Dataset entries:
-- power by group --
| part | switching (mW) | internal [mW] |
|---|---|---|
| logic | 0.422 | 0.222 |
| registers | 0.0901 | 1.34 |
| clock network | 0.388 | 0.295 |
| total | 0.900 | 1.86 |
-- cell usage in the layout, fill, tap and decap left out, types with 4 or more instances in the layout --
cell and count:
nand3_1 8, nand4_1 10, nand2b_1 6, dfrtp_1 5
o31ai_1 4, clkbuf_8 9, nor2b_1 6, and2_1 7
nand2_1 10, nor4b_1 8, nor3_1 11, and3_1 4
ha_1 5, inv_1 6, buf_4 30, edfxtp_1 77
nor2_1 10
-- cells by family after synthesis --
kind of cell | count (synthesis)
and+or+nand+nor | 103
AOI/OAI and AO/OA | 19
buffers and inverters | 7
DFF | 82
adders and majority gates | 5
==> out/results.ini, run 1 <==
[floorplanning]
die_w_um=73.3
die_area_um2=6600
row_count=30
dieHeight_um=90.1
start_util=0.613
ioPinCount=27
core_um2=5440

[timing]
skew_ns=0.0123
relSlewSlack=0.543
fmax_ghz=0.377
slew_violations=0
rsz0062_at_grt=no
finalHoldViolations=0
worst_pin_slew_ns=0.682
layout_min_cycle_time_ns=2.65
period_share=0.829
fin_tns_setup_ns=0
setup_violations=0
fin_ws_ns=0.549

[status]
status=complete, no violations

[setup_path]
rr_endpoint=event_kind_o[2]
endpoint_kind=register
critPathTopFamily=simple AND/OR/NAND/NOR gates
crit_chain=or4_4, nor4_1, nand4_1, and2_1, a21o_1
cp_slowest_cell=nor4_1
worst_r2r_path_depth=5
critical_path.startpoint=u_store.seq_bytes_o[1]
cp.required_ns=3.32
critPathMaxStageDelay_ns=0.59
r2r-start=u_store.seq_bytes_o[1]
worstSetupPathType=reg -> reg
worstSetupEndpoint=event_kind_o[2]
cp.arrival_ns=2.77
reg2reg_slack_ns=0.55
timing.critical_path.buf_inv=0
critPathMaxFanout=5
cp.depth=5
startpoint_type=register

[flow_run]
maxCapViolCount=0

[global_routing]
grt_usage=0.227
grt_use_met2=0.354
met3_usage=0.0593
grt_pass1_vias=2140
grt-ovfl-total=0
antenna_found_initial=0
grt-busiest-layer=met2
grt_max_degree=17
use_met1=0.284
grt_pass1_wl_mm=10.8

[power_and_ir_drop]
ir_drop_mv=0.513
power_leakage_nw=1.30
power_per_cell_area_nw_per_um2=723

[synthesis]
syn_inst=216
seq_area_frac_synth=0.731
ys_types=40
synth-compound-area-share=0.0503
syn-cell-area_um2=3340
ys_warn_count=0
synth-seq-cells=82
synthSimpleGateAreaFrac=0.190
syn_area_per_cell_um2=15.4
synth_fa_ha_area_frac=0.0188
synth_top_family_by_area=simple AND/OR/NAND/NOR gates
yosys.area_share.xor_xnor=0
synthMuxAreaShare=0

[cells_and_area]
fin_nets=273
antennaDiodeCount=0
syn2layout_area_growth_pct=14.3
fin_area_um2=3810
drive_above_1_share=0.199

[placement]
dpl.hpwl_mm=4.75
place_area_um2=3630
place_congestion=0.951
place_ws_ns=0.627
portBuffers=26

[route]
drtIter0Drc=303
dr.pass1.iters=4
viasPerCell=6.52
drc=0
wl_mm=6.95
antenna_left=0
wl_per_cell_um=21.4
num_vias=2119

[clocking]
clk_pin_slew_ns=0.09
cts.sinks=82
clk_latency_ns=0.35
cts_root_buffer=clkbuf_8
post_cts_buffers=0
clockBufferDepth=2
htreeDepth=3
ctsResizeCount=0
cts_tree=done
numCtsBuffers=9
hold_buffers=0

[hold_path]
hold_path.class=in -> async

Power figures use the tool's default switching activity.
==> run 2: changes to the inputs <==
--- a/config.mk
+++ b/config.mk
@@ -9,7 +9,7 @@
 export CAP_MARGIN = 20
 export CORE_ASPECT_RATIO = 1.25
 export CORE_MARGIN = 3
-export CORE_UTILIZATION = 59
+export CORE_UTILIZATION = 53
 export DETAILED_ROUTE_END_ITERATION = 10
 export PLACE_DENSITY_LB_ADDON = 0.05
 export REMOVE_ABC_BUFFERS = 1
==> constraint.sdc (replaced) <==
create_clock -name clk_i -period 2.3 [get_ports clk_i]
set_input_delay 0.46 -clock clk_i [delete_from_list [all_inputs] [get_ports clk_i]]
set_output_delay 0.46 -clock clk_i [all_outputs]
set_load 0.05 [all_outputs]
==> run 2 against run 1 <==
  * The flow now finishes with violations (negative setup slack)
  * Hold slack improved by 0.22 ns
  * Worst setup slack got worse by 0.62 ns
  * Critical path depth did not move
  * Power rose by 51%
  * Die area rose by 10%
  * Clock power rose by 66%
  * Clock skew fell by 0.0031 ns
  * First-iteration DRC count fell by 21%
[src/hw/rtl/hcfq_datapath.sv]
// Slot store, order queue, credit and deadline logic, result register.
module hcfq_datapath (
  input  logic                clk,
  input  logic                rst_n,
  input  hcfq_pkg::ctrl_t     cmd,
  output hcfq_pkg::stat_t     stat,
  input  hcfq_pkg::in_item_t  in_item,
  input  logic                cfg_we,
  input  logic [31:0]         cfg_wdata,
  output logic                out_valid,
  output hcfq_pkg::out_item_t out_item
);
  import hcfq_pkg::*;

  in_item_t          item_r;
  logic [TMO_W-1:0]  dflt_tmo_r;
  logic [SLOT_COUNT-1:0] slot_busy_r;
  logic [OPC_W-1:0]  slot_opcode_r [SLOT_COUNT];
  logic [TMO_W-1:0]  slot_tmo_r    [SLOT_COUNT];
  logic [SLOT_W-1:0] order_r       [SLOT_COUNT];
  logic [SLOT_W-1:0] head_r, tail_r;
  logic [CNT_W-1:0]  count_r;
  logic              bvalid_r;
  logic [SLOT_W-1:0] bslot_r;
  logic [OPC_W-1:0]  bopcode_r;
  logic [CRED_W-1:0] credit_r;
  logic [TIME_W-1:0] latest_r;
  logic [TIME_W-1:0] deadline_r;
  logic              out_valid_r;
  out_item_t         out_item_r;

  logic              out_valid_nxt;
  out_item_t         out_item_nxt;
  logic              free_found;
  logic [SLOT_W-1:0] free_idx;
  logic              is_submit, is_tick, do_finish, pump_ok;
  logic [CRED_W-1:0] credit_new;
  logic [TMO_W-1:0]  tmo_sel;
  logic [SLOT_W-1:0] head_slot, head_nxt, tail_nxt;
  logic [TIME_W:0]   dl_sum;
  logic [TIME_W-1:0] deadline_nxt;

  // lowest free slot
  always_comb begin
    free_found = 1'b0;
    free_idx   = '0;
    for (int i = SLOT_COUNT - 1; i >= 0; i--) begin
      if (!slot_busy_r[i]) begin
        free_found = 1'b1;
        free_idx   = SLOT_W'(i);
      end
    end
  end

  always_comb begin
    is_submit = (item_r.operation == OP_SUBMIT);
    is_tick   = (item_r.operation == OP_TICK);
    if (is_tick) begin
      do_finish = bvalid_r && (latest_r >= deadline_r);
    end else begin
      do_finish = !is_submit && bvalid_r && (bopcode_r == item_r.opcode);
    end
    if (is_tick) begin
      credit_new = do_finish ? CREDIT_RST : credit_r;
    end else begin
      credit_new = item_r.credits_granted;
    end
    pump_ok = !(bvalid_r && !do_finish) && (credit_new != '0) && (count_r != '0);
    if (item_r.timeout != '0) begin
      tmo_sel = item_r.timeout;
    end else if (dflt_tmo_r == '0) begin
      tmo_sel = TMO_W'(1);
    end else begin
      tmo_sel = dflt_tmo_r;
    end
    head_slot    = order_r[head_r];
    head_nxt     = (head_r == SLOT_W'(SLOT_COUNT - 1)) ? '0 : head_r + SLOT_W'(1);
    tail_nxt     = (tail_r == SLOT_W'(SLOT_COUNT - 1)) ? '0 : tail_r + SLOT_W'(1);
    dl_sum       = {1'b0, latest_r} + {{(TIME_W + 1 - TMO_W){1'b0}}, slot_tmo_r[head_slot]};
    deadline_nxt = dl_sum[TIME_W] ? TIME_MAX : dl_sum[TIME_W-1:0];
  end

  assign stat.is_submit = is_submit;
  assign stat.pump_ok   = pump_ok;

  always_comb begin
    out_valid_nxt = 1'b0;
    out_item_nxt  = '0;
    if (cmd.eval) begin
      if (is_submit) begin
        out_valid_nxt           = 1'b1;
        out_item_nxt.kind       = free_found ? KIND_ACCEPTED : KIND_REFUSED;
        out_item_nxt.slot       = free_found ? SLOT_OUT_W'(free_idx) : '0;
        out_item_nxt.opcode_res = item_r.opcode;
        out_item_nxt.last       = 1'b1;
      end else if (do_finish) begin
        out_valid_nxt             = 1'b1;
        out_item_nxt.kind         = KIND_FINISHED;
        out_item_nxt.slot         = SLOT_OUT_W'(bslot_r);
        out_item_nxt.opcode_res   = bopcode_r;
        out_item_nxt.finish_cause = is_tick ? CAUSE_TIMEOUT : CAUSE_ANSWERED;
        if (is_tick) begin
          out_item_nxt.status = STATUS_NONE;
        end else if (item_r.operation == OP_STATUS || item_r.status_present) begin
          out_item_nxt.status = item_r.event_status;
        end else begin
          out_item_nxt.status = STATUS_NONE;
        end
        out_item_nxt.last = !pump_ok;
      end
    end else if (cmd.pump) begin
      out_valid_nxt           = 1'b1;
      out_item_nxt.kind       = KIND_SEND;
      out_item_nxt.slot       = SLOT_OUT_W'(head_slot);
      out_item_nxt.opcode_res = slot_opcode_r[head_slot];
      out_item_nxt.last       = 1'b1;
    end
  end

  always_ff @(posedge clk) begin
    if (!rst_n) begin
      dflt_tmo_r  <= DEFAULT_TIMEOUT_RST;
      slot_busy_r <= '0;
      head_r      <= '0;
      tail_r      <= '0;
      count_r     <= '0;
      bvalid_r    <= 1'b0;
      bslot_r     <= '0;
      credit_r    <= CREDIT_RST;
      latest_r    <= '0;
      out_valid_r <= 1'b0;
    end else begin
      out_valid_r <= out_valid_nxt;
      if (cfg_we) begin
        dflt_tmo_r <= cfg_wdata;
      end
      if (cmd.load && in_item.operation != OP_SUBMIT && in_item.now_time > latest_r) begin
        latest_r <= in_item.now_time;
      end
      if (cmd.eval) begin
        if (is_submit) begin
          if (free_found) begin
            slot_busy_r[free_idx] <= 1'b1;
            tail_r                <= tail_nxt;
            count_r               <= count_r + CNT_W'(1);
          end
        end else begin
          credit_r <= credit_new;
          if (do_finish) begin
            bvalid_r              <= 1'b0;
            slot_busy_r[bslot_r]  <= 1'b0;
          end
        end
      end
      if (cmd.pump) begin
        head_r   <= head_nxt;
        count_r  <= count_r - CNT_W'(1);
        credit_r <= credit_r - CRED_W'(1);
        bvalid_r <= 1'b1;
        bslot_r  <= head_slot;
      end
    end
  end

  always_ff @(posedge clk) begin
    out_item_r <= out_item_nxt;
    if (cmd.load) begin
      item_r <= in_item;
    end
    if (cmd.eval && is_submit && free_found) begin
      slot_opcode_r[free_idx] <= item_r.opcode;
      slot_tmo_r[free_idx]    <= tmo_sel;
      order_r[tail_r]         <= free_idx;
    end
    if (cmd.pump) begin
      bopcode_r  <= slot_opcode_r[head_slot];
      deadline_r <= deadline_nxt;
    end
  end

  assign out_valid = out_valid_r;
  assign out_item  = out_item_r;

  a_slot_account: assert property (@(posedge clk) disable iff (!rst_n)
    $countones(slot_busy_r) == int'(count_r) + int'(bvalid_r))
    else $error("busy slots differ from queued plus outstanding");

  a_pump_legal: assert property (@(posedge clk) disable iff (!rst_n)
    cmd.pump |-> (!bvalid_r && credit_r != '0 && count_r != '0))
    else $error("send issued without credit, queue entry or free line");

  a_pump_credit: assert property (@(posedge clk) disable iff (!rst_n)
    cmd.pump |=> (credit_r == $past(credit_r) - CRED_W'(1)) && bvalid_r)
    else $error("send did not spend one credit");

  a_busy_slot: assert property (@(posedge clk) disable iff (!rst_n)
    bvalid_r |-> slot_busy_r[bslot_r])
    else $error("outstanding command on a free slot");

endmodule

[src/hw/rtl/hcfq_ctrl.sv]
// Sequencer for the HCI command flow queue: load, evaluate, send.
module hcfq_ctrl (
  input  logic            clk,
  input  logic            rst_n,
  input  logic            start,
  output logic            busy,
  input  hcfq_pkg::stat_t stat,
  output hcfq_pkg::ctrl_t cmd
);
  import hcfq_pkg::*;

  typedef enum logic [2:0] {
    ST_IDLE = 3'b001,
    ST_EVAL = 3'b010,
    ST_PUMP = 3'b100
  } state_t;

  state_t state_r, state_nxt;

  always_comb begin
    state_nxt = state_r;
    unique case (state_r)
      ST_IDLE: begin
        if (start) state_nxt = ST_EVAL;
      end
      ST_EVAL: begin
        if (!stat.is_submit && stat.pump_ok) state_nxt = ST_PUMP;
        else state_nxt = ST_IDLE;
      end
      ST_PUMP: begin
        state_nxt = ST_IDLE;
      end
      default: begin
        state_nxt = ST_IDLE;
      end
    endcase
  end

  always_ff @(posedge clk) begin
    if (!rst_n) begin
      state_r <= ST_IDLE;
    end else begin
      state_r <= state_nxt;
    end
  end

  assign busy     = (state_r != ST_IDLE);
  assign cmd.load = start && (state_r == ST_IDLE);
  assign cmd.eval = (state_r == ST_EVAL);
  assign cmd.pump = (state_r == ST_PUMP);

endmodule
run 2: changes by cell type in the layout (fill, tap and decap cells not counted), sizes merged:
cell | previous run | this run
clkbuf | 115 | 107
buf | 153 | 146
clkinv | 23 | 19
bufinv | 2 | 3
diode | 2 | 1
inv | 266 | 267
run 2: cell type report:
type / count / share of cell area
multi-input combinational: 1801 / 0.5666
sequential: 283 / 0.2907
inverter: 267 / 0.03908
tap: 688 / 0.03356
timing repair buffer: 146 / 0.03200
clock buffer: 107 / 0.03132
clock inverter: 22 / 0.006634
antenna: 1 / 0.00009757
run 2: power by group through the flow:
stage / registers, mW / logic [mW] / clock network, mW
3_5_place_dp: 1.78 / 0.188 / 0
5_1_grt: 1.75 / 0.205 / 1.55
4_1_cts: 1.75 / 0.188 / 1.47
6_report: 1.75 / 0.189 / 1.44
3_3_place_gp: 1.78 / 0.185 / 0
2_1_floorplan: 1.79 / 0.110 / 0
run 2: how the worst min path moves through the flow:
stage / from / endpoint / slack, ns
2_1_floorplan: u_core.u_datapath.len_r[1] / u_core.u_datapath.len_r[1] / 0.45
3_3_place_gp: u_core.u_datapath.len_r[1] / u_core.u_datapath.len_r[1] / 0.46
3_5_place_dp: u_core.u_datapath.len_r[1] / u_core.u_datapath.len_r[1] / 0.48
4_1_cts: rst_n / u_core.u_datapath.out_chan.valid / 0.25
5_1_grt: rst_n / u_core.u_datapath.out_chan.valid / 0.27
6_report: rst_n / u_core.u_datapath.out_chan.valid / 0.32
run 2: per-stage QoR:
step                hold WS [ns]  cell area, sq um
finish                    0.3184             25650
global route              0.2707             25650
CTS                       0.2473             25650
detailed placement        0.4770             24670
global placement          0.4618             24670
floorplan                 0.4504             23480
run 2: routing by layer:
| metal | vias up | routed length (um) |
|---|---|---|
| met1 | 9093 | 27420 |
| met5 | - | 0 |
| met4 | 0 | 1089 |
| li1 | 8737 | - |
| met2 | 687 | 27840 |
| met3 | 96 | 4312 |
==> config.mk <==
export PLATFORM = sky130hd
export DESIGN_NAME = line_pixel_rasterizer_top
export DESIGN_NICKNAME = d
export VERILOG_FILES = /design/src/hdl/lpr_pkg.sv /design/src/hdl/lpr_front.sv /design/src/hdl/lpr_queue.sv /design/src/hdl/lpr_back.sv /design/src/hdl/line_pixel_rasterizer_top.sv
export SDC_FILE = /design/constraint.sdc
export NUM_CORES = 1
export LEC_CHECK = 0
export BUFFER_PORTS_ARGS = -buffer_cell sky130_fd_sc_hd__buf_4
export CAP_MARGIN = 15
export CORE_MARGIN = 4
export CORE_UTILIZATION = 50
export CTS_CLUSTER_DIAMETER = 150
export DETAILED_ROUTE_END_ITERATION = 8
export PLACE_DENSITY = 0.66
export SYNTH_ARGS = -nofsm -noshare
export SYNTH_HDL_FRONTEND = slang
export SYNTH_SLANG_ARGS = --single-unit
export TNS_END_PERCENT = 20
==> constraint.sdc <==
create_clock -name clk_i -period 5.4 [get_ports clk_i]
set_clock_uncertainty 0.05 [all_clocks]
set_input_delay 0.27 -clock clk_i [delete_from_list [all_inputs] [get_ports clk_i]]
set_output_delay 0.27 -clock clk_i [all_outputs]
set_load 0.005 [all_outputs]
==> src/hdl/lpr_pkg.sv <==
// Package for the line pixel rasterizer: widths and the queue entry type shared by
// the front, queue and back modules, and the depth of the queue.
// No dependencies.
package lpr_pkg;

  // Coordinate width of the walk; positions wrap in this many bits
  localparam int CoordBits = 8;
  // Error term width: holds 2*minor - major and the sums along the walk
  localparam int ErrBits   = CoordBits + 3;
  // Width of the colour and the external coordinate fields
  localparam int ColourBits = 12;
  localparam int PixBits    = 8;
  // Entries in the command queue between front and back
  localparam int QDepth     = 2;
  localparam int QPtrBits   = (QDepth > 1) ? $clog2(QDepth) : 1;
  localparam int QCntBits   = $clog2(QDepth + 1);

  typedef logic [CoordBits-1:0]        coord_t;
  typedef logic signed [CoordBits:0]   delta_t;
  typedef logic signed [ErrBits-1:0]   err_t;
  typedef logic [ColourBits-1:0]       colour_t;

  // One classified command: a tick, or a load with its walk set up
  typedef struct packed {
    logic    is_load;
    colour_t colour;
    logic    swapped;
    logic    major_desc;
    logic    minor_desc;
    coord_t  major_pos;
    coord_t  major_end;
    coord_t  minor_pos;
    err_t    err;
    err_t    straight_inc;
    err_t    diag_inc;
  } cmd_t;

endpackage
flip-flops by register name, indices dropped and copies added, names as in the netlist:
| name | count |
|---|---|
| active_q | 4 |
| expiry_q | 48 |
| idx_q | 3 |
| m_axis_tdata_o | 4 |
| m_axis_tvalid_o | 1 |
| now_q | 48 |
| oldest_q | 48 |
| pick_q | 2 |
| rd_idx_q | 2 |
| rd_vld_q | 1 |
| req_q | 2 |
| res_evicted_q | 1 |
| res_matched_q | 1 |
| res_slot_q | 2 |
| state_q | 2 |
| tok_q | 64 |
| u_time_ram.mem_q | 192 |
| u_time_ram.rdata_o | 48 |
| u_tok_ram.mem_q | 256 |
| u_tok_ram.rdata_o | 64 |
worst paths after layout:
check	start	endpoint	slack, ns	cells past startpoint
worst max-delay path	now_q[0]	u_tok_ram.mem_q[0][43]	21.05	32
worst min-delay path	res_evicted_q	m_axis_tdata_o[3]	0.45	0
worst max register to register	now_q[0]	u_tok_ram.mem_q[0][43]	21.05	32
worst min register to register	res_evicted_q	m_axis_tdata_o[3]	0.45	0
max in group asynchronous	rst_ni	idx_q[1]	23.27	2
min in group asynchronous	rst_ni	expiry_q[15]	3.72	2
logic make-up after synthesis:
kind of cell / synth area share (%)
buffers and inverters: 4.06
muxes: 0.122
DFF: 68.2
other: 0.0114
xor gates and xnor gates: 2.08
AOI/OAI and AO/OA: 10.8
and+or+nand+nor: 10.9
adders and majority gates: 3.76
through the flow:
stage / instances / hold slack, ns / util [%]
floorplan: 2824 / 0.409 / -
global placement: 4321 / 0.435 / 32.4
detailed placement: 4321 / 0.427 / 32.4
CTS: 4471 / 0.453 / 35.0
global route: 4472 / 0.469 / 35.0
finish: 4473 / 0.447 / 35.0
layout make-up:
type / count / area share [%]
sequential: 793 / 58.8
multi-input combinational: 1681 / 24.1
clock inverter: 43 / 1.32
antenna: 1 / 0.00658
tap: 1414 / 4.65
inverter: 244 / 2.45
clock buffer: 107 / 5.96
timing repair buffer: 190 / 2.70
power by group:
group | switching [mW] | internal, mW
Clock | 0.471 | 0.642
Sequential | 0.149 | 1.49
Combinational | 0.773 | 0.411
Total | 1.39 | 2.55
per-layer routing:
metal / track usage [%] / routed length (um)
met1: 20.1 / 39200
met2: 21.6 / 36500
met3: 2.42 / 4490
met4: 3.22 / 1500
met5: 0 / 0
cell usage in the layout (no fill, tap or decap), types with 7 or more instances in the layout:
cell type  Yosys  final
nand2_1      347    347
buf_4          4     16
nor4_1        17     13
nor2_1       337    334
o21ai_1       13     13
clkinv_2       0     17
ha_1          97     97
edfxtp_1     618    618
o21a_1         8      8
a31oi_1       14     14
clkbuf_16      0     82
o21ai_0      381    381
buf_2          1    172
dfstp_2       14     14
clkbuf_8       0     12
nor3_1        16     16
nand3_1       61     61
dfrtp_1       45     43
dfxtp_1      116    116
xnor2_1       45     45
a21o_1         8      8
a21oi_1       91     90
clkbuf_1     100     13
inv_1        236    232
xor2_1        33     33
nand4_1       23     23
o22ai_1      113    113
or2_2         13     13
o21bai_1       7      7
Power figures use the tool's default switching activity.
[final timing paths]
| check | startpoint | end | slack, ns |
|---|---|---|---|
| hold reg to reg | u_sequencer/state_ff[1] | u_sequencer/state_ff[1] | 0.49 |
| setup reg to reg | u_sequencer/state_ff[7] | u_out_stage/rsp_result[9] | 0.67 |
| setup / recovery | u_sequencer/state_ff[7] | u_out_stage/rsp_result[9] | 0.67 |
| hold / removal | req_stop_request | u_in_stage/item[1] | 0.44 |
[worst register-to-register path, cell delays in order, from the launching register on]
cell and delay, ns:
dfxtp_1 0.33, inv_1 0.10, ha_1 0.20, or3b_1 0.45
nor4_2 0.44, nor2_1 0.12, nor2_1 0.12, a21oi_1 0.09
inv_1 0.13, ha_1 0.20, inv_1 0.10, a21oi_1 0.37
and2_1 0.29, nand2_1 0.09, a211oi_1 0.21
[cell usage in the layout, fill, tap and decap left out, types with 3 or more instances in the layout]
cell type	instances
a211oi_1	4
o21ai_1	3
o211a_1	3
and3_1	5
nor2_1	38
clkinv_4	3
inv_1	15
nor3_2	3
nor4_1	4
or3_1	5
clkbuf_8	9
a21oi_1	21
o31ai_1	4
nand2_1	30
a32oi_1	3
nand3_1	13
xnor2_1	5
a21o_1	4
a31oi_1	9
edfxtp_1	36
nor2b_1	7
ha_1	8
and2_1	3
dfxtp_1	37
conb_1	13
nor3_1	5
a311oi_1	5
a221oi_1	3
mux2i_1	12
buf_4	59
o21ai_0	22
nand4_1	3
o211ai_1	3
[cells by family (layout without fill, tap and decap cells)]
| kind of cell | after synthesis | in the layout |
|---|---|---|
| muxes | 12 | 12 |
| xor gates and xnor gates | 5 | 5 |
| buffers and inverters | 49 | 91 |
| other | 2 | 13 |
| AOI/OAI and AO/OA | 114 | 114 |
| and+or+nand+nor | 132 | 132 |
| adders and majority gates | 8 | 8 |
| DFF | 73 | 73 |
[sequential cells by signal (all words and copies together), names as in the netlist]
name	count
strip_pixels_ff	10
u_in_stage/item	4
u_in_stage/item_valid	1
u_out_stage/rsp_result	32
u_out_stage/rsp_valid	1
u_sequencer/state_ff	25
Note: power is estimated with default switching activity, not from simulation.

### [Exercise description]
Go through the data above from its first line and copy each line exactly, stopping once the line with "nand3_1 8, nand4_1 10, nand2b_1 6, dfrtp_1 5" has been copied.

### [Task response]
-- power by group --
| part | switching (mW) | internal [mW] |
|---|---|---|
| logic | 0.422 | 0.222 |
| registers | 0.0901 | 1.34 |
| clock network | 0.388 | 0.295 |
| total | 0.900 | 1.86 |
-- cell usage in the layout, fill, tap and decap left out, types with 4 or more instances in the layout --
cell and count:
nand3_1 8, nand4_1 10, nand2b_1 6, dfrtp_1 5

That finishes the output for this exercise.